[[ RECORDS FOR THIS TASK, beginning ]]
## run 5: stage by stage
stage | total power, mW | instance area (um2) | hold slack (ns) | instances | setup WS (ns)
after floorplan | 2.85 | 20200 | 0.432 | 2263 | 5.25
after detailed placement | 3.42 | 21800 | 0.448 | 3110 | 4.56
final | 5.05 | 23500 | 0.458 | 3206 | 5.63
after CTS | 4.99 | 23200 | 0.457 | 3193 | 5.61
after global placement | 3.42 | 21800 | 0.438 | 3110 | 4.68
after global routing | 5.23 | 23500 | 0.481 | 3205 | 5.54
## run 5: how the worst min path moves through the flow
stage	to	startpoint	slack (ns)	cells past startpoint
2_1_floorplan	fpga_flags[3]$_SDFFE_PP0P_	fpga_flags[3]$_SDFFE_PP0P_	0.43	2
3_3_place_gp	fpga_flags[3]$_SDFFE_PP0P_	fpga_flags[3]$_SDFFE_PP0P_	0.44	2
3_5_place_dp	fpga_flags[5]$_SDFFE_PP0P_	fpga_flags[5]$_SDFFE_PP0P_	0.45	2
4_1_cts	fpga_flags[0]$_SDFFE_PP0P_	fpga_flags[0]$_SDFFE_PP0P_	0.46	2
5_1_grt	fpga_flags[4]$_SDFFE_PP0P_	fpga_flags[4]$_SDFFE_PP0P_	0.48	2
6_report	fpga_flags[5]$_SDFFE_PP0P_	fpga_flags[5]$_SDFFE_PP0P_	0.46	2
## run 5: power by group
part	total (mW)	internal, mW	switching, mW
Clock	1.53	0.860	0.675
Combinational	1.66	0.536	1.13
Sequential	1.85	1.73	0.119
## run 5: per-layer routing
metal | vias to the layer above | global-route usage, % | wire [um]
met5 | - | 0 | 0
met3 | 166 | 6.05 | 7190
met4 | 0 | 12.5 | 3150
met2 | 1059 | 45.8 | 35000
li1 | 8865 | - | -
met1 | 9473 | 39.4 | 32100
From an optimization exercise on the open Yosys and OpenROAD flow, aimed at a short achievable clock period and few clock cycles; shortcuts taken in it are not production practice.
RTL that was checked went through simulation tests only; none was proved equivalent to the original.

run a:
// rmap
module rmap (
    input             clk,
    input             rst,
    input             cmd_valid,
    output            cmd_ready,
    input      [31:0] cmd_word,
    input      [31:0] cmd_data,
    output            rsp_valid,
    input             rsp_ready,
    output reg [3:0]  rsp_status,
    output     [31:0] rsp_rdata,
    output reg [1:0]  rsp_ebank,
    output reg [6:0]  rsp_eaddr,
    output reg [7:0]  rsp_esel,
    output reg [31:0] rsp_estatus,
    output            bus_req_valid,
    input             bus_req_ready,
    output            bus_req_write,
    output     [6:0]  bus_req_addr,
    output     [7:0]  bus_req_sel,
    output     [15:0] bus_req_wdata,
    input             bus_rsp_valid,
    input      [15:0] bus_rsp_rdata,
    input      [31:0] bus_rsp_status
);
    localparam [3:0] ST_OK          = 4'd0;
    localparam [3:0] ST_TRANSPORT   = 4'd1;
    localparam [3:0] ST_INVALID_SEL = 4'd2;
    localparam [3:0] ST_UNSUPPORTED = 4'd3;
    localparam [3:0] ST_INVALID_CMD = 4'd5;
    function [15:0] nswap(input [15:0] w);
        nswap = {w[11:8], w[15:12], w[3:0], w[7:4]};
    endfunction
    reg st_idle, st_req, st_out, st_rsp;     
    reg st_req_n, st_rsp_n;                  
    reg out_nl;              
    reg out_l;               
    reg        c_raw;        
    reg        c_mask;       
    reg        c_mux;        
    reg        c_set;        
    reg        c_gm;         
    reg        c_gp;         
  ...
Settings: LEC_CHECK=0, CAP_MARGIN=20, CORE_MARGIN=2, CORE_UTILIZATION=40, PLACE_DENSITY=0.6, SETUP_SLACK_MARGIN=4, SLEW_MARGIN=20, SYNTH_HIERARCHICAL=1, SYNTH_MINIMUM_KEEP_SIZE=0; clock period 6.0 ns.
standard.sh (not shown) runs the stock make flow with config.mk's settings and CLKGATE_MAP_FILE= SYNTH_SCRIPT=/design/flow/synth_recipe.tcl, a recipe that flattens the netlist after the stock synthesis.
==> flow/flow/run.sh <==
#!/bin/bash
# Standard layout (the standard.sh), with the port buffers made of
# sky130_fd_sc_hd__buf_8 cells instead of the default delay-buffer cells,
# and the bus-response pins grouped with the outputs they drive (pins.tcl,
# applied just before place_pins).
export BUFFER_PORTS_ARGS="-buffer_cell sky130_fd_sc_hd__buf_8"
export PRE_IO_PLACEMENT_TCL="$PWD/flow/pins.tcl"
bash standard.sh > standard_run.log 2>&1
==> flow/flow/pins.tcl <==
# Pin groups for place_pins: each bus-response input next to the outputs it
# drives in the same cycle, so those input-to-output paths stay short.
set_io_pin_constraint -group -order -pin_names {bus_rsp_status[31] bus_rsp_valid bus_req_valid rsp_valid}
set_io_pin_constraint -group -order -pin_names {bus_rsp_rdata[0] bus_req_wdata[0] rsp_rdata[4]}
set_io_pin_constraint -group -order -pin_names {bus_rsp_rdata[1] bus_req_wdata[1] rsp_rdata[5]}
set_io_pin_constraint -group -order -pin_names {bus_rsp_rdata[2] bus_req_wdata[2] rsp_rdata[6]}
set_io_pin_constraint -group -order -pin_names {bus_rsp_rdata[3] bus_req_wdata[3] rsp_rdata[7]}
set_io_pin_constraint -group -order -pin_names {bus_rsp_rdata[4] bus_req_wdata[4] rsp_rdata[0]}
set_io_pin_constraint -group -order -pin_names {bus_rsp_rdata[5] bus_req_wdata[5] rsp_rdata[1]}
set_io_pin_constraint -group -order -pin_names {bus_rsp_rdata[6] bus_req_wdata[6] rsp_rdata[2]}
set_io_pin_constraint -group -order -pin_names {bus_rsp_rdata[7] bus_req_wdata[7] rsp_rdata[3]}
set_io_pin_constraint -group -order -pin_names {bus_rsp_rdata[8] bus_req_wdata[8] rsp_rdata[12]}
set_io_pin_constraint -group -order -pin_names {bus_rsp_rdata[9] bus_req_wdata[9] rsp_rdata[13]}
set_io_pin_constraint -group -order -pin_names {bus_rsp_rdata[10] bus_req_wdata[10] rsp_rdata[14]}
set_io_pin_constraint -group -order -pin_names {bus_rsp_rdata[11] bus_req_wdata[11] rsp_rdata[15]}
set_io_pin_constraint -group -order -pin_names {bus_rsp_rdata[12] bus_req_wdata[12] rsp_rdata[8]}
set_io_pin_constraint -group -order -pin_names {bus_rsp_rdata[13] bus_req_wdata[13] rsp_rdata[9]}
set_io_pin_constraint -group -order -pin_names {bus_rsp_rdata[14] bus_req_wdata[14] rsp_rdata[10]}
set_io_pin_constraint -group -order -pin_names {bus_rsp_rdata[15] bus_req_wdata[15] rsp_rdata[11]}
Input changes introduced in run b (baseline for comparison: run a):
--- a/flow/design.v
+++ b/flow/design.v
@@ -59,16 +59,14 @@
     reg [1:0]  c_slot;       
     reg [31:0] racc;         
     reg [15:0] racc_n;       
     reg [3:0]  racc_nh;      
     reg        e_rw;         
     reg        e_g0l;        
     reg        e_g0h;        
-    reg [3:1]  e_gl_n;       
-    reg [3:1]  e_gh_n;       
     reg        c_dfr;        
     wire [3:0] op   = cmd_word[3:0];
     wire [3:0] feat = cmd_word[7:4];
     wire [1:0] bank = cmd_word[9:8];
     wire [7:0] idx  = cmd_word[23:16];
     wire [1:0] f    = feat[1:0];
     wire d_rw     = (op == 4'h1);
@@ -156,33 +154,25 @@
     endgenerate
     genvar gj;
     generate
         for (gj = 0; gj < 16; gj = gj + 1) begin : g_rsp
             wire n1;
             rmap_nand2 ua (.a(e_rw), .b(L[gj]), .y(n1));
             if (gj >= 12) begin : g_m
-                wire n2, t1, t2, t3, w;
+                wire n2;
                 rmap_nand2 uc (.a(e_g0l), .b(L[4*(gj-12)]), .y(n2));
-                rmap_nor2  u1 (.a(e_gl_n[1]), .b(L[4*(gj-12)+1]), .y(t1));
-                rmap_nor2  u2 (.a(e_gl_n[2]), .b(L[4*(gj-12)+2]), .y(t2));
-                rmap_nor2  u3 (.a(e_gl_n[3]), .b(L[4*(gj-12)+3]), .y(t3));
-                rmap_nor3  uw (.a(t1), .b(t2), .c(t3), .y(w));
-                rmap_nand4 ub (.a(racc_n[gj]), .b(n1), .c(n2), .d(w), .y(rsp_rdata[gj]));
+                rmap_nand3 ub (.a(racc_n[gj]), .b(n1), .c(n2), .y(rsp_rdata[gj]));
             end else begin : g_w
                 rmap_nand2 ub (.a(racc_n[gj]), .b(n1), .y(rsp_rdata[gj]));
             end
         end
         for (gj = 28; gj < 32; gj = gj + 1) begin : g_rsh
-            wire n1, t1, t2, t3, w;
+            wire n1;
             rmap_nand2 ua (.a(e_g0h), .b(L[4*(gj-28)]), .y(n1));
-            rmap_nor2  u1 (.a(e_gh_n[1]), .b(L[4*(gj-28)+1]), .y(t1));
-            rmap_nor2  u2 (.a(e_gh_n[2]), .b(L[4*(gj-28)+2]), .y(t2));
-            rmap_nor2  u3 (.a(e_gh_n[3]), .b(L[4*(gj-28)+3]), .y(t3));
-            rmap_nor3  uw (.a(t1), .b(t2), .c(t3), .y(w));
-            rmap_nand3 ub (.a(racc_nh[gj-28]), .b(n1), .c(w), .y(rsp_rdata[gj]));
+            rmap_nand2 ub (.a(racc_nh[gj-28]), .b(n1), .y(rsp_rdata[gj]));
         end
     endgenerate
     assign rsp_rdata[27:16] = racc[27:16];
     wire [31:0] hm_next = cmd_acc ? ((d_mask ? (d_muxm ? cmd_data : {16'd0, cmd_data[15:0]})
                                              : {32{cmd_word[24]}}) ^ {32{d_pol}}) :
                           (take && q_wr && c_mask) ? {4'd0, hm[31:4]} : hm;
     reg [31:0] racc_next;
@@ -232,15 +222,16 @@
             c_mask  <= d_mask;
             c_mux   <= d_muxm;
             c_set   <= d_set;
             c_gm    <= (op == 4'h3) || (op == 4'h9);
             c_gp    <= (op == 4'h5) || (op == 4'hB);
             c_rw    <= d_rw;
             c_slot  <= idx[1:0];
-            c_dfr   <= (op == 4'h5) || (op == 4'hB);
+            c_dfr   <= (((op == 4'h3) || (op == 4'h9)) && (f != 2'd0)) ||
+                       (op == 4'h5) || (op == 4'hB);
             c_blast <= d_blast;
             c_idx   <= idx;
             c_f1h   <= 4'b0001 << f;
             c_rfw   <= nswap(d_rf);
         end
         hm <= hm_next;
     end
@@ -265,22 +256,18 @@
         w_fix_n <= ~w_fix_next;
     end
     always @(posedge clk) begin
         if (cmd_acc) begin
             e_rw  <= d_rw;
             e_g0l <= (op == 4'h3) && (f == 2'd0);
             e_g0h <= (op == 4'h9) && (f == 2'd0);
-            e_gl_n <= ~(((op == 4'h3) ? 3'b001 : 3'b000) << (f - 2'd1)) | {3{f == 2'd0}};
-            e_gh_n <= ~(((op == 4'h9) ? 3'b001 : 3'b000) << (f - 2'd1)) | {3{f == 2'd0}};
         end else if (ns_rsp) begin
             e_rw  <= 1'b0;
             e_g0l <= 1'b0;
             e_g0h <= 1'b0;
-            e_gl_n <= 3'b111;
-            e_gh_n <= 3'b111;
         end
         racc   <= racc_next;
         racc_n <= ~racc_next[15:0];
         racc_nh <= ~racc_next[31:28];
         if (cmd_acc)
             rsp_status <= d_code;
         else if (err)
@@ -316,31 +303,7 @@
     input  a,
     input  b,
     input  c,
     output y
 );
     assign y = !(a && b && c);
 endmodule
-module rmap_nand4 (
-    input  a,
-    input  b,
-    input  c,
-    input  d,
-    output y
-);
-    assign y = !(a && b && c && d);
-endmodule
-module rmap_nor2 (
-    input  a,
-    input  b,
-    output y
-);
-    assign y = !(a || b);
-endmodule
-module rmap_nor3 (
-    input  a,
-    input  b,
-    input  c,
-    output y
-);
-    assign y = !(a || b || c);
-endmodule
On worst slew slack as a fraction of its limit, run b does better than run a.
Worst setup slack ends up lower on run a.
Changes observed in run b relative to run a: cell area lost 7.0%; maximum fanout along the worst path lost 4; gate count after technology mapping lost 89; post-detailed-placement half-perimeter wirelength lost 1500 um.
For the post-route non-filler standard cell count, run b came in 167 lower than run a did.
Number of setup buffers added after CTS: run b vs run a down 23
Detailed-route wire length: run b < run a
In the flow results for run a and run b, the pre-CTS setup slack is larger on run a.
The global-route usage in run b was lower than what run a gave.
On run b: synthesis-to-layout area growth is 4.3 points lower than what run a gave.
Testbench counts of run b, summed over its fixed seeds: cycles 30,763.
The RTL of run a was laid out without a check of its function.

## what the ideal ports hide
Ports are ideal in the flow. The routed layouts listed here were re-timed in OpenROAD. Step 1, drivers: a clkbuf_16 drives clk and a buf_2 each remaining input, both assumed. Step 2 adds t to the input delays and takes it off the output delays; t is the mean of the earliest and latest rising clock arrival at the registers after step 1. Input paths then give back, and output paths get back, about the clock's delay inside the block. Slacks: ideal / step 1 / step 2; pairs: ideal / step 1.
run | t (ns) | slack for setup (ns) | latest minus earliest clock arrival (ns)
run a | 0.594 | 2.918 / 2.849 / 2.849 | 0.020 / 0.020
run b | 0.579 | 3.206 / 3.123 / 2.787 | 0.015 / 0.015
After both steps setup and hold are still met in every run listed. For run b, which loses most, drivers alone change the setup slack by -0.083 ns; drivers and shift together by -0.419 ns.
[[ RECORDS FOR THIS TASK, end ]]
YOUR GOAL =>
Output exactly the lines of the records from the first through the one bearing "after global routing", both ends included.

SOLVED PROBLEM =>
## run 5: stage by stage
stage | total power, mW | instance area (um2) | hold slack (ns) | instances | setup WS (ns)
after floorplan | 2.85 | 20200 | 0.432 | 2263 | 5.25
after detailed placement | 3.42 | 21800 | 0.448 | 3110 | 4.56
final | 5.05 | 23500 | 0.458 | 3206 | 5.63
after CTS | 4.99 | 23200 | 0.457 | 3193 | 5.61
after global placement | 3.42 | 21800 | 0.438 | 3110 | 4.68
after global routing | 5.23 | 23500 | 0.481 | 3205 | 5.54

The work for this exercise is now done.